Like watching paint dry. But with alcohol.

Up first: The Riesling. (coming soon.)

(* I rescued the 1970 Yquem in the photograph from my wife's childhood home in Australia. Her father bought it on release, stored it indifferently and eventually forgot about it. It was in a box with "other old plonk we're pouring out." Now it's at the Lab. Until I open it, it is a very serious wine, a symbol of good fortune and ripe with magic potential. After, it'll just be some vinegar I've been keeping in the fridge. )

7 comments:

David McDuff said...

You might be pleasantly surprised by the Yquem, as stickies like it have been known to withstand a little more abuse than their drier siblings. A friend shared a bottle of 1945 Yquem with me a couple of years back, one that had been much more seriously abused based on a comparative viewing. It was badly bruised but not vanquished, and still quite tasty.

Anonymous said...

Bad move hon. Dad is going to want it back now you have reminded him we have it.

Love your wife

Director, Lab Outreach said...

David, I'm quietly optimistic. 70 isn't a banner year for Yquem, but I find they do well even in the little years (or this is what I tell myself because who can afford the banner years?!) Time will tell. And to my darling wife, I have every intention of making sure Big Mick is with us when we break it open. Doesn't seem right otherwise.

Anonymous said...

Can your nanny be there too? She loves Yquem

Anonymous said...

"One red, from Burgundy. One white, a Riesling. Each costs more than $20 a bottle (if just), and so can be considered serious."

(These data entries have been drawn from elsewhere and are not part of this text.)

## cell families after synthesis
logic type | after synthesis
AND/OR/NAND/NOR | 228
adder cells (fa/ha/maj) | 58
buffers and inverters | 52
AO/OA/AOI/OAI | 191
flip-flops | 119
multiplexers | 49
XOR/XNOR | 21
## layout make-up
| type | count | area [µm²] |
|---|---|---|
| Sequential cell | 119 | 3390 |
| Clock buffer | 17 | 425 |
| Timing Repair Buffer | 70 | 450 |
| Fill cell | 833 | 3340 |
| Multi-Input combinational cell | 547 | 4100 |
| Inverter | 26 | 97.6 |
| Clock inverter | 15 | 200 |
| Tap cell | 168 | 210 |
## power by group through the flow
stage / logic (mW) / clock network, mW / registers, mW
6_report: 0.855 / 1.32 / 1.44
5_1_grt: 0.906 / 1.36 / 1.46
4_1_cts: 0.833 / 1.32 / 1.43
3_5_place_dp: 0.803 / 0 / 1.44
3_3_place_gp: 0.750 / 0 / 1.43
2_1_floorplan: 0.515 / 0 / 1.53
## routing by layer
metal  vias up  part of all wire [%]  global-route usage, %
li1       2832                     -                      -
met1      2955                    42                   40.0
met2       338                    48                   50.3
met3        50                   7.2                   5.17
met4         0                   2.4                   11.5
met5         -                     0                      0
[src/hdl/ksa_pkg.sv]
// ----------------------------------------------------------------------------
// Keyed statistics accumulator package
// Field widths, operation codes and the structures passed between the cells
// of the chain and the result stage.
// ----------------------------------------------------------------------------
package ksa_pkg;

  localparam int unsigned OP_W    = 2;
  localparam int unsigned ADDR_W  = 32;
  localparam int unsigned INC_W   = 32;
  localparam int unsigned IDX_W   = 8;
  localparam int unsigned COUNT_W = 9;
  localparam int unsigned RSUM_W  = 64;

  localparam logic [OP_W-1:0] OP_ACCUM = 2'd0;
  localparam logic [OP_W-1:0] OP_READ  = 2'd1;
  localparam logic [OP_W-1:0] OP_CLEAR = 2'd2;

  typedef struct packed {
    logic [OP_W-1:0]   op;
    logic [ADDR_W-1:0] function_address;
    logic [INC_W-1:0]  calls_increment;
    logic [INC_W-1:0]  inclusive_increment;
    logic [INC_W-1:0]  exclusive_increment;
    logic              last_in_batch;
    logic [IDX_W-1:0]  entry_index;
    logic              done;
    logic              new_entry;
    logic              read_valid;
    logic [ADDR_W-1:0] read_address;
    logic [RSUM_W-1:0] read_calls;
    logic [RSUM_W-1:0] read_inclusive;
    logic [RSUM_W-1:0] read_exclusive;
  } ksa_tok_t;

  typedef struct packed {
    logic               new_entry;
    logic               batch_inserted;
    logic               table_full;
    logic [COUNT_W-1:0] entry_count;
    logic               read_valid;
    logic [ADDR_W-1:0]  read_address;
    logic [RSUM_W-1:0]  read_calls;
    logic [RSUM_W-1:0]  read_inclusive;
    logic [RSUM_W-1:0]  read_exclusive;
  } ksa_res_t;

endpackage

[src/hdl/ksa_cell.sv]
// ----------------------------------------------------------------------------
// Keyed statistics accumulator cell
// Holds one entry at a fixed insertion rank. Each transaction is registered as
// it passes through the cell and may match, create, read or clear the entry.
// ----------------------------------------------------------------------------
module ksa_cell #(
  parameter int unsigned KEY_BITS   = 32,
  parameter int unsigned SUM_BITS   = 64,
  parameter int unsigned CELL_INDEX = 0
) (
  input  logic              clk_i,
  input  logic              rst_ni,
  input  logic              adv_i,
  input  logic              vld_i,
  input  ksa_pkg::ksa_tok_t tok_i,
  output logic              vld_o,
  output ksa_pkg::ksa_tok_t tok_o
);
  import ksa_pkg::*;

  logic                vld_q;
  ksa_tok_t            tok_q;
  ksa_tok_t            tok_d;
  logic                used_q;
  logic                used_d;
  logic [KEY_BITS-1:0] key_q;
  logic [KEY_BITS-1:0] key_d;
  logic [SUM_BITS-1:0] calls_q;
  logic [SUM_BITS-1:0] calls_d;
  logic [SUM_BITS-1:0] incl_q;
  logic [SUM_BITS-1:0] incl_d;
  logic [SUM_BITS-1:0] excl_q;
  logic [SUM_BITS-1:0] excl_d;
  logic [KEY_BITS-1:0] tok_key;
  logic                key_hit;
  logic                idx_hit;

  assign tok_key = KEY_BITS'(tok_i.function_address);
  assign key_hit = used_q && (key_q == tok_key);
  assign idx_hit = (32'(tok_i.entry_index) == CELL_INDEX);

  always_comb begin
    tok_d   = tok_i;
    used_d  = used_q;
    key_d   = key_q;
    calls_d = calls_q;
    incl_d  = incl_q;
    excl_d  = excl_q;
    case (tok_i.op)
      OP_ACCUM: begin
        if (!tok_i.done) begin
          if (key_hit) begin
            calls_d    = calls_q + SUM_BITS'(tok_i.calls_increment);
            incl_d     = incl_q + SUM_BITS'(tok_i.inclusive_increment);
            excl_d     = excl_q + SUM_BITS'(tok_i.exclusive_increment);
            tok_d.done = 1'b1;
          end else if (!used_q) begin
            used_d          = 1'b1;
            key_d           = tok_key;
            calls_d         = SUM_BITS'(tok_i.calls_increment);
            incl_d          = SUM_BITS'(tok_i.inclusive_increment);
            excl_d          = SUM_BITS'(tok_i.exclusive_increment);
            tok_d.done      = 1'b1;
            tok_d.new_entry = 1'b1;
          end
        end
      end
      OP_READ: begin
        if (used_q && idx_hit) begin
          tok_d.read_valid     = 1'b1;
          tok_d.read_address   = ADDR_W'(key_q);
          tok_d.read_calls     = RSUM_W'(calls_q);
          tok_d.read_inclusive = RSUM_W'(incl_q);
          tok_d.read_exclusive = RSUM_W'(excl_q);
        end
      end
      OP_CLEAR: begin
        used_d = 1'b0;
      end
      default: begin
      end
    endcase
  end

  always_ff @(posedge clk_i or negedge rst_ni) begin
    if (!rst_ni) begin
      vld_q  <= 1'b0;
      used_q <= 1'b0;
    end else if (adv_i) begin
      vld_q <= vld_i;
      if (vld_i) begin
        used_q <= used_d;
      end
    end
  end

  always_ff @(posedge clk_i) begin
    if (adv_i) begin
      tok_q <= tok_d;
      if (vld_i) begin
        key_q   <= key_d;
        calls_q <= calls_d;
        incl_q  <= incl_d;
        excl_q  <= excl_d;
      end
    end
  end

  assign vld_o = vld_q;
  assign tok_o = tok_q;

endmodule

[config.mk]
export PLATFORM = sky130hd
export DESIGN_NAME = ksa_cell
export DESIGN_NICKNAME = d
export VERILOG_FILES = /design/src/hdl/ksa_pkg.sv /design/src/hdl/ksa_cell.sv
export SDC_FILE = /design/constraint.sdc
export NUM_CORES = 1
export LEC_CHECK = 0
export BUFFER_PORTS_ARGS = -buffer_cell sky130_fd_sc_hd__buf_2
export CAP_MARGIN = 20
export CORE_AREA = 8 8 284 286
export CTS_CLUSTER_SIZE = 20
export DETAILED_ROUTE_END_ITERATION = 16
export DIE_AREA = 0 0 292 294
export GPL_ROUTABILITY_DRIVEN = 0
export PLACE_DENSITY = 0.69
export SYNTH_ARGS = -nofsm -noshare
export SYNTH_HDL_FRONTEND = slang
export SYNTH_SLANG_ARGS = --single-unit
[constraint.sdc]
create_clock -name clk_i -period 26.1 [get_ports clk_i]
set_input_delay 2.61 -clock clk_i [delete_from_list [all_inputs] [get_ports clk_i]]
set_output_delay 2.61 -clock clk_i [all_outputs]
set_load 0.1 [all_outputs]
Word level (Yosys, flattened, before mapping)
Index checks and enable logic that the tools add are counted.

word-level totals
  register bits after elaboration = 592
  input port bits = 370
  output and inout port bits = 367
  logic and storage cells = 56

cells by class
  $add $sub $neg = 3
  eq/ne operators = 6
  multiplexer cells = 16
  bitwise operators = 3
  reduce and logical (&&, ||, !) cells = 8

operators by type and width
  cell                  count
  $mux W225             2
  $mux W64              6
  $add A64 B32 Y64      3
  $eq A32 B32 Y1        1
  $reduce_and A5 Y1     2
  $logic_not A8 Y1      1
  $mux W2               3
  $reduce_and A6 Y1     1
  $mux W1               4
  $ne A2 B2 Y1 const B  2
  $not A1 Y1            3
  $eq A2 B1 Y1 const B  1
  $eq A2 B2 Y1 const B  1
  $logic_and A1 B1 Y1   2
  $logic_not A2 Y1      1
  $ne A2 B1 Y1 const B  1
  $pmux W1 S2           1
  $reduce_bool A2 Y1    1

Depth between registers and ports, before layout
Gate-level depths: netlist (run 1).

  depth in word-level cells = 5
  mapped depth = 13
  gate-level depth less buffers = 12

Worst setup path before layout (run 1)
OpenSTA, ideal clock, no wires.

  kind = input to register
  start = input tok_i[363] (netlist bit)
  end = register calls_q[0], enable pin
  data arrival time = 16,287 ps
  data required time = 25,118 ps
  slack = 8,831 ps
  stages on the path = 6
  path buffers = 0
  cell sequence = xor2_1 -> nor4_1 -> nand4_1 -> nor2_1 -> o21ai_0 -> nor3_1

on the way
  cells in the longest elaborated chain, start to end = 4

ends and longest elaborated chain
  item                                line             source
  from (decl)                         ksa_cell.sv:15   input ksa_pkg::ksa_tok_t tok_i,
  $eq A32 B32 Y1                      ksa_cell.sv:39   assign key_hit = used_q && (key_q == tok_key);
  $logic_and A1 B1 Y1                 ksa_cell.sv:39
  $ne A2 B1 Y1 (no source line)       n/a
  $reduce_and A5 Y1 (no source line)  n/a
  to (signal assigned)                ksa_cell.sv:102  calls_q <= calls_d;
  to (decl)                           ksa_cell.sv:28   logic [SUM_BITS-1:0] calls_q;

No other way between the ends.
A chain may end at the register's enable or synchronous reset.

Final worst setup path (run 1)
  start = input tok_i[339] (netlist bit)
  end = register calls_q[47], enable pin

The elaborated chain is that of the path after synthesis.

I can't say I'm agreeing that a $22 of NZ Riesling, nor a $22 bottle of red Burg are "serious" and something to seriously age.

I don't know of anyone intentionally ageing NZ riesling in their cellars (German and Austrian are by far the two choices), and those $22 red Burgs are to be drunk young...they'd sell for more it they were meant for (or could improve with) ageing.

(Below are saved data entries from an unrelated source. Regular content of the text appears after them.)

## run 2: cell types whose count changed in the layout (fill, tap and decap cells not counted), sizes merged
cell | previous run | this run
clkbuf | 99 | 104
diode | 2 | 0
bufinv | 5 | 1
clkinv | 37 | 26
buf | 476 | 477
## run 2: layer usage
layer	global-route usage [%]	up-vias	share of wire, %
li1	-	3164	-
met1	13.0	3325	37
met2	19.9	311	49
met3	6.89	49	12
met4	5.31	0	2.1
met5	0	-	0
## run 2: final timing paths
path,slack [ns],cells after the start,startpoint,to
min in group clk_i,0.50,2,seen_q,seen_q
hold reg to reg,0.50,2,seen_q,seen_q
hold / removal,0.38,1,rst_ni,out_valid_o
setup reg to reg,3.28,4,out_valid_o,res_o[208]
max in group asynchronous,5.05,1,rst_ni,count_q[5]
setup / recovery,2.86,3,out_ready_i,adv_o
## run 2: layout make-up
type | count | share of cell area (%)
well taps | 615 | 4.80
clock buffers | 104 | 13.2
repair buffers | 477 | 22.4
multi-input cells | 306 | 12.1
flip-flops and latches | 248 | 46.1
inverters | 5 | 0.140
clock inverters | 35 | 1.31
`config.mk`:
```
export PLATFORM = sky130hd
export DESIGN_NAME = rt_cell
export DESIGN_NICKNAME = d
export VERILOG_FILES = /design/src/rtl/rt_pkg.sv /design/src/rtl/rt_modmul.sv /design/src/rtl/rt_cell.sv
export SDC_FILE = /design/constraint.sdc
export NUM_CORES = 2
export LEC_CHECK = 0
export BUFFER_PORTS_ARGS = -buffer_cell sky130_fd_sc_hd__buf_2
export CAP_MARGIN = 5
export CELL_PAD_IN_SITES_DETAIL_PLACEMENT = 1
export CELL_PAD_IN_SITES_GLOBAL_PLACEMENT = 2
export CORE_MARGIN = 5
export CORE_UTILIZATION = 43
export DETAILED_ROUTE_END_ITERATION = 10
export GPL_TIMING_DRIVEN = 0
export HOLD_SLACK_MARGIN = 0.15
export PLACE_DENSITY = 0.84
export SLEW_MARGIN = 20
export SYNTH_ARGS = -nofsm -noshare
export SYNTH_HDL_FRONTEND = slang
export SYNTH_HIERARCHICAL = 1
export SYNTH_SLANG_ARGS = --single-unit
```
`constraint.sdc`:
```
create_clock -name i_clk -period 11.1 [get_ports i_clk]
set_clock_uncertainty 0.2 [all_clocks]
set_input_delay 1.665 -clock i_clk [delete_from_list [all_inputs] [get_ports i_clk]]
set_output_delay 1.665 -clock i_clk [all_outputs]
set_load 0.05 [all_outputs]
```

But for a 6 year experiment, I'm betting the Burgundy will show more interesting change over time...well, if it's half interesting to start with.

Director, Lab Outreach said...

Jack,
You raise fair points. But I assure you, we didn't make our choices willy-nilly. You just have to work a little harder to find serious wine at these price points (not really, but it's how I justify my time to the kids in the Lab). We found the Burgundy at auction and it's from a "minor" year, the hail-battered 2001. We're hoping the price reflects an attitude about the vintage and ignorance of the charms of this particular offering which comes from very good terroir. Time will tell. You might want to try the Pyramid Valley Vineyard Riesling. It's around (klwines.com, whwc.com) Whether it is, in fact, "serious" is something you'll have to decide for yourself, but the producer is serious as a heart attack. It's an intentionally Mosel-style Riesling that shows great promise. And I'm hardly the only one who thinks so: http://www.pyramidvalley.co.nz/press.html.
As Lyle Fass might say, but with significantly more profanity, there are plenty of "works of art" in this price range. Wine is highly imperfect market with plenty of arbitrage opportunities. If you keep an open mind.

cheers.

Christy said...

shhhhh. keep quiet about the NZ Rieslings! They're hard enough to find as it is. If word gets out, they'll be even harder to track down.